> _Assignment_
If a line of the material holds the string "removed", please copy it.

> _Available records_

// cordic
module cordic #(
    parameter data_width = 16,
    parameter iterations = 15
    )(
    input clk,
    input reset_n,
    input logic signed [data_width-1:0] angle,
    input logic signed [data_width-1:0] x_i,
    input logic signed [data_width-1:0] y_i,
    output logic signed [data_width-1:0] cos,
    output logic signed [data_width-1:0] sin,
    input valid_in,
    output logic valid_out
    );
Size in the first run: ~6,600 cells after synthesis, about 84 I/O pins, roughly 61,000 sq um of cells after synthesis.
Settings: LEC_CHECK=0, CAP_MARGIN=20, CORE_MARGIN=2, CORE_UTILIZATION=40, GPL_ROUTABILITY_DRIVEN=0, MAX_ROUTING_LAYER=met4, PLACE_DENSITY_LB_ADDON=0.13, SETUP_SLACK_MARGIN=-0.12, SLEW_MARGIN=10, TNS_END_PERCENT=10; clock period 4.0 ns.
run.sh (not shown) runs the stock make flow with config.mk's settings and CLKGATE_MAP_FILE=.
Next try:
- CORE_UTILIZATION: 40 -> 70
- GPL_ROUTABILITY_DRIVEN: 0 -> default
- MAX_ROUTING_LAYER: met4 -> default
- PLACE_DENSITY_LB_ADDON: 0.13 -> default
- SETUP_SLACK_MARGIN: -0.12 -> 0.91
- SLEW_MARGIN: 10 -> 20
- TNS_END_PERCENT: 10 -> default
- clock period: 4.0 -> 3.09 ns (I/O delays scaled with it)
What happened: The new run did not get past global routing (5_1_grt). Synthesized area does not change. Die size shrinks by 42%. Synthesized cell count is unchanged.


The RTL this note starts from:
==> flow/design.v <==
module cordic #(
    parameter data_width = 16,
    parameter iterations = 15
    )(
    input clk,
    input reset_n,
    input logic signed [data_width-1:0] angle,
    input logic signed [data_width-1:0] x_i,
    input logic signed [data_width-1:0] y_i,
    output logic signed [data_width-1:0] cos,
    output logic signed [data_width-1:0] sin,
    input valid_in,
    output logic valid_out
    );
    logic signed [data_width-1:0] atan_table [0:iterations-1];
    assign atan_table[0]  = 'd12867;   
    assign atan_table[1]  = 'd7596;    
    assign atan_table[2]  = 'd4013;    
    assign atan_table[3]  = 'd2037;    
    assign atan_table[4]  = 'd1021;    
    assign atan_table[5]  = 'd511;     
    assign atan_table[6]  = 'd256;     
    assign atan_table[7]  = 'd128;     
    assign atan_table[8]  = 'd64;      
    assign atan_table[9]  = 'd32;      
    assign atan_table[10] = 'd16;      
    assign atan_table[11] = 'd8;       
    assign atan_table[12] = 'd4;       
    assign atan_table[13] = 'd2;       
    assign atan_table[14] = 'd1;       
    logic signed [data_width-1:0] x [0:iterations], y [0:iterations], z [0:iterations];
    logic [$clog2(iterations)-1:0] iteration;
    logic valid_pipe [0:iterations];
    always_ff @(posedge clk or negedge reset_n) begin
        if (!reset_n) begin
            x[0] <= 0;
            y[0] <= 0;
            z[0] <= 0;
            valid_pipe[0] <= 0;
        end else if (valid_in) begin
            case (angle[15:14])
                2'b00: begin
                    x[0] <= x_i;
                    y[0] <= y_i;
                    z[0] <= angle;
                end
                2'b01: begin
                    x[0] <= -y_i;
                    y[0] <= x_i;
                    z[0] <= {2'b00, angle[13:0]};
                end
                2'b10: begin
                    x[0] <= -x_i;
                    y[0] <= -y_i;
                    z[0] <= {2'b11, angle[13:0]};
                end
                2'b11: begin
                    x[0] <= y_i;
                    y[0] <= -x_i;
                    z[0] <= -angle;
                end
            endcase
            valid_pipe[0] <= 1;
        end else begin
            valid_pipe[0] <= 0;
        end
    end
    genvar i;
    generate
        for (i = 0; i < iterations; i = i + 1) begin : cordic_pipeline
            always_ff @(posedge clk or negedge reset_n) begin
                if (!reset_n) begin
                    x[i+1] <= 0;
                    y[i+1] <= 0;
                    z[i+1] <= 0;
                    valid_pipe[i+1] <= 0;
                end else if (valid_pipe[i]) begin
                    if (z[i] < 0) begin
                        x[i+1] <= x[i] + (y[i] >>> i);
                        y[i+1] <= y[i] - (x[i] >>> i);
                        z[i+1] <= z[i] + atan_table[i];
                    end else begin
                        x[i+1] <= x[i] - (y[i] >>> i);
                        y[i+1] <= y[i] + (x[i] >>> i);
                        z[i+1] <= z[i] - atan_table[i];
                    end
                    valid_pipe[i+1] <= 1;
                end else begin
                    valid_pipe[i+1] <= 0;
                end
            end
        end
    endgenerate
    assign cos = x[iterations];
    assign sin = y[iterations];
    assign valid_out = valid_pipe[iterations];
endmodule
Settings: LEC_CHECK=0, ABC_AREA=1, CAP_MARGIN=20, CORE_MARGIN=2, CORE_UTILIZATION=72, CTS_CLUSTER_DIAMETER=371, CTS_CLUSTER_SIZE=99, PLACE_DENSITY=0.85, SLEW_MARGIN=20, TNS_END_PERCENT=20; clock period 1.97 ns.
The first run never finished: it broke off in clock tree synthesis.
Rerun with:
CORE_UTILIZATION = 71   (was 72)
CTS_CLUSTER_DIAMETER = 232   (was 371)
CTS_CLUSTER_SIZE = default   (was 99)
PLACE_DENSITY = default   (was 0.85)
PLACE_DENSITY_LB_ADDON = 0.01   (was default)
TNS_END_PERCENT = default   (was 20)
clock period = 2.57 ns   (was 1.97 ns; I/O delays follow)
Result: This time the run never finished: it broke off in global routing. Synthesized area stays the same. Synthesized cell count is unchanged. Die area grows by 1.4%.
Rerun with:
ABC_AREA = default   (was 1)
CTS_CLUSTER_DIAMETER = 215   (was 232)
PLACE_DENSITY_LB_ADDON = default   (was 0.01)
clock period = 3.26 ns   (was 2.57 ns; I/O delays follow)
Outcome: The changed run ran to the end with violations: setup timing; die size drops by a few percent; synthesized area drops by a few percent; synthesized cell count drops by a quarter to a third.


Starts from the design.v that is shown in full above.
make LEC_CHECK=0 CAP_MARGIN=20 CELL_PAD_IN_SITES_GLOBAL_PLACEMENT=1 CORE_MARGIN=2 CORE_UTILIZATION=63 CTS_CLUSTER_DIAMETER=44 GPL_TIMING_DRIVEN=1 HOLD_SLACK_MARGIN=-0.04 MAX_ROUTING_LAYER=met4 SLEW_MARGIN=20 TNS_END_PERCENT=50 finish   # period 1.43 ns
The starting point failed in 5_1_grt (GRT-0232).
==> next run, changes <==
CELL_PAD_IN_SITES_GLOBAL_PLACEMENT = default   (was 1)
CORE_UTILIZATION = 40   (was 63)
CTS_CLUSTER_DIAMETER = default   (was 44)
GPL_TIMING_DRIVEN = default   (was 1)
HOLD_SLACK_MARGIN = default   (was -0.04)
MAX_ROUTING_LAYER = default   (was met4)
TNS_END_PERCENT = default   (was 50)
clock period = 3.8 ns   (was 1.43 ns; I/O delays follow)
After rerunning:
- The new run passed the timing, DRC and antenna checks
- die size rises by 57%
- synthesized cell count stays the same
- synthesized area does not change
==> next run, changes <==
CORE_UTILIZATION = 71   (was 40)
CTS_CLUSTER_DIAMETER = 215   (was default)
SETUP_SLACK_MARGIN = -0.25   (was default)
clock period = 2.82 ns   (was 3.8 ns; I/O delays follow)
The new run never finished: it broke off in 5_1_grt with GRT-0232; die area decreases by 43%; synthesized area does not change; synthesized cell count does not change.
==> next run, changes <==
CTS_CLUSTER_DIAMETER = 28   (was 215)
CTS_CLUSTER_SIZE = 14   (was default)
SETUP_SLACK_MARGIN = 0.35   (was -0.25)
clock period = 2.58 ns   (was 2.82 ns; I/O delays follow)
Effect: With this change the flow never finished: it broke off in 4_1_cts with DPL-0038. Synthesized cell count is unchanged. Die size does not change. Area after synthesis is unchanged.


## the previous run
RTL: the design.v shown in full above, as it stands there.
Settings: LEC_CHECK=0, CAP_MARGIN=20, CELL_PAD_IN_SITES_GLOBAL_PLACEMENT=0, CORE_MARGIN=2, CORE_UTILIZATION=70, CTS_CLUSTER_DIAMETER=355, GPL_TIMING_DRIVEN=1, HOLD_SLACK_MARGIN=-0.04, MAX_ROUTING_LAYER=met4, SETUP_SLACK_MARGIN=-0.19, SLEW_MARGIN=20, TNS_END_PERCENT=50; clock period 3.04 ns.
Finished, but not clean: the previous run, with negative setup slack.
Here is what was changed in the inputs of the current run compared with the previous run.
- GPL_TIMING_DRIVEN removed (was 1)
- SETUP_SLACK_MARGIN removed (was -0.19)
- CELL_PAD_IN_SITES_GLOBAL_PLACEMENT removed (was 0)
- TNS_END_PERCENT removed (was 50)
- CTS_CLUSTER_DIAMETER removed (was 355)
- GPL_ROUTABILITY_DRIVEN newly set to 0
- HOLD_SLACK_MARGIN removed (was -0.04)
- CORE_UTILIZATION changed from 70 to 40
- the clock period (ns, I/O delays scaled along) changed from 3.04 to 4.0
Results
- Per the final summary, the current run finished and its layout is clean on timing, DRC and antenna.
- The current run: count of cell instances traversed by the critical path lower than the previous run
- Re number of non-clock inverters in the layout: no difference whatsoever between the previous run and the current run.
- Summed negative setup slack over all endpoints ends up higher on the current run.
- The current run vs the previous run, non-clock buffer instance count of the final layout went down by 822.
- Between the previous run and the current run, wire length on met3 decreased.


## v58
Starts from the design.v that is shown in full above.
clock: 2.9 ns
lec_check: 0
abc_area: 0
cap_margin: 20
cell_pad_in_sites_global_placement: 2
core_margin: 7
core_utilization: 40
cts_cluster_diameter: 87
gpl_routability_driven: 0
hold_slack_margin: 0.19
max_routing_layer: met4
place_density: 0.63
slew_margin: 30
Nothing crashed in v58 and all stages finished; the problem is that the final layout failed, the offending checks being negative setup slack.
What v54 does differently from v58 at the input level:
Settings: swapping 30 for 20 in SLEW_MARGIN; clearing PLACE_DENSITY, which used to be 0.63; clearing CELL_PAD_IN_SITES_GLOBAL_PLACEMENT, which used to be 2; swapping 40 for 72 in CORE_UTILIZATION; clearing HOLD_SLACK_MARGIN, which used to be 0.19; swapping 7 for 2 in CORE_MARGIN; clearing MAX_ROUTING_LAYER, which used to be met4; clearing GPL_ROUTABILITY_DRIVEN, which used to be 0; clearing CTS_CLUSTER_DIAMETER, which used to be 87; putting SETUP_SLACK_MARGIN at 0.92 where nothing was set; clearing ABC_AREA, which used to be 0; swapping 2.9 for 3.09 in the clock period (ns, I/O delays scaled along).
## What came out
Diff v54..v58 | net count after synthesis | unchanged. Summary: with v58 as the reference, instance area after placement in v54 moved down by a little under 10%. Die: v54 smaller than v58. Between v58 and v54, worst slack after detailed placement increased. Summary of v54 over v58: placeable core region fell by about 45%, starting utilization of the core area rose by 33 points, share of async-settable or async-resettable flops after synthesis stayed essentially flat. Of the runs v54 and v58, none of them finished clean.
### v54 -> v53
Settings: setting PLACE_DENSITY to 0.37 for the first time; removing SETUP_SLACK_MARGIN (formerly 0.92); setting TNS_END_PERCENT to 20 for the first time; setting CTS_CLUSTER_SIZE to 99 for the first time; setting ABC_AREA to 1 for the first time; changing the clock period (ns, I/O delays scaled along) from 3.09 to 1.97.
==> comparison <==
Status for v53 and v54: no clean run
v54 did not run to completion, as it errored out during global routing.
v53 did not finish; the tool stopped in clock tree synthesis with error DPL-0038.
Going from v54 to v53, the core utilization at floorplan was found to have gone down by 0.34 points.
Changes observed in v53 relative to v54: post-synthesis cell count picked up an extra 2725; sequential area share after synthesis decreased by 2.0 points relative to the old numbers.
The inputs of v29 differ from those of v53 as listed below.
Settings: setting CTS_CLUSTER_DIAMETER to 59 for the first time; removing ABC_AREA (formerly 1); removing PLACE_DENSITY (formerly 0.37); removing TNS_END_PERCENT (formerly 20); removing CTS_CLUSTER_SIZE (formerly 99); setting MAX_ROUTING_LAYER to met4 for the first time; changing the clock period (ns, I/O delays scaled along) from 1.97 to 3.09.
==> comparison <==
Run status, v29: aborted in global routing, error GRT-0232. v29: sequential cell area fraction in the yosys report is 2.0 points higher than what v53 reported. [compare] base=v53 new=v29: average instance area after synthesis saw an increase; core box area saw a decrease; number of instances in the synthesized netlist saw a decrease. Looking at total die size, v29 sits about 6% lower than v53 does. Of the two candidates, v53 has the worse netlist area before placement and v29 the better one. v29 against v53; number of core rows is down by a few percent. v53 has a lower area fraction in mux cells than v29. Relative to v53, post-synthesis xor/xnor area fraction increased by 4.5 points in v29. Compared with v53, in v29 number of port buffers held, Yosys chip area went down about 6.4%.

> _Solution to the problem_
- GPL_TIMING_DRIVEN removed (was 1)
- SETUP_SLACK_MARGIN removed (was -0.19)
- CELL_PAD_IN_SITES_GLOBAL_PLACEMENT removed (was 0)
- TNS_END_PERCENT removed (was 50)
- CTS_CLUSTER_DIAMETER removed (was 355)
- HOLD_SLACK_MARGIN removed (was -0.04)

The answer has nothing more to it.